Stored data entries:
## config.mk

```make
export PLATFORM = sky130hd
export DESIGN_NAME = gpio_blink_port
export DESIGN_NICKNAME = d
export VERILOG_FILES = /design/src/rtl/gpio_pkg.sv /design/src/rtl/gpio_in_sync.sv /design/src/rtl/gpio_blink_gen.sv /design/src/rtl/gpio_port_regs.sv /design/src/rtl/gpio_blink_port.sv
export SDC_FILE = /design/constraint.sdc
export NUM_CORES = 1
export LEC_CHECK = 0
export CAP_MARGIN = 20
export CELL_PAD_IN_SITES_DETAIL_PLACEMENT = 0
export CELL_PAD_IN_SITES_GLOBAL_PLACEMENT = 1
export CORE_MARGIN = 2
export CORE_UTILIZATION = 45
export DETAILED_ROUTE_END_ITERATION = 8
export PLACE_DENSITY = 0.94
export SLEW_MARGIN = 20
export SYNTH_ARGS = -nofsm -noshare
export SYNTH_HDL_FRONTEND = slang
export SYNTH_SLANG_ARGS = --single-unit
```

## constraint.sdc

```tcl
create_clock -name clk -period 4.3 [get_ports clk]
set_input_delay 1.075 -clock clk [delete_from_list [all_inputs] [get_ports clk]]
set_output_delay 1.075 -clock clk [all_outputs]
set_load 0.1 [all_outputs]
```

▸ WORK TO BE COMPLETED
Please print each entry once more, exactly as it reads.

▸ SOLVED EXERCISE
## config.mk

```make
export PLATFORM = sky130hd
export DESIGN_NAME = gpio_blink_port
export DESIGN_NICKNAME = d
export VERILOG_FILES = /design/src/rtl/gpio_pkg.sv /design/src/rtl/gpio_in_sync.sv /design/src/rtl/gpio_blink_gen.sv /design/src/rtl/gpio_port_regs.sv /design/src/rtl/gpio_blink_port.sv
export SDC_FILE = /design/constraint.sdc
export NUM_CORES = 1
export LEC_CHECK = 0
export CAP_MARGIN = 20
export CELL_PAD_IN_SITES_DETAIL_PLACEMENT = 0
export CELL_PAD_IN_SITES_GLOBAL_PLACEMENT = 1
export CORE_MARGIN = 2
export CORE_UTILIZATION = 45
export DETAILED_ROUTE_END_ITERATION = 8
export PLACE_DENSITY = 0.94
export SLEW_MARGIN = 20
export SYNTH_ARGS = -nofsm -noshare
export SYNTH_HDL_FRONTEND = slang
export SYNTH_SLANG_ARGS = --single-unit
```

## constraint.sdc

```tcl
create_clock -name clk -period 4.3 [get_ports clk]
set_input_delay 1.075 -clock clk [delete_from_list [all_inputs] [get_ports clk]]
set_output_delay 1.075 -clock clk [all_outputs]
set_load 0.1 [all_outputs]
```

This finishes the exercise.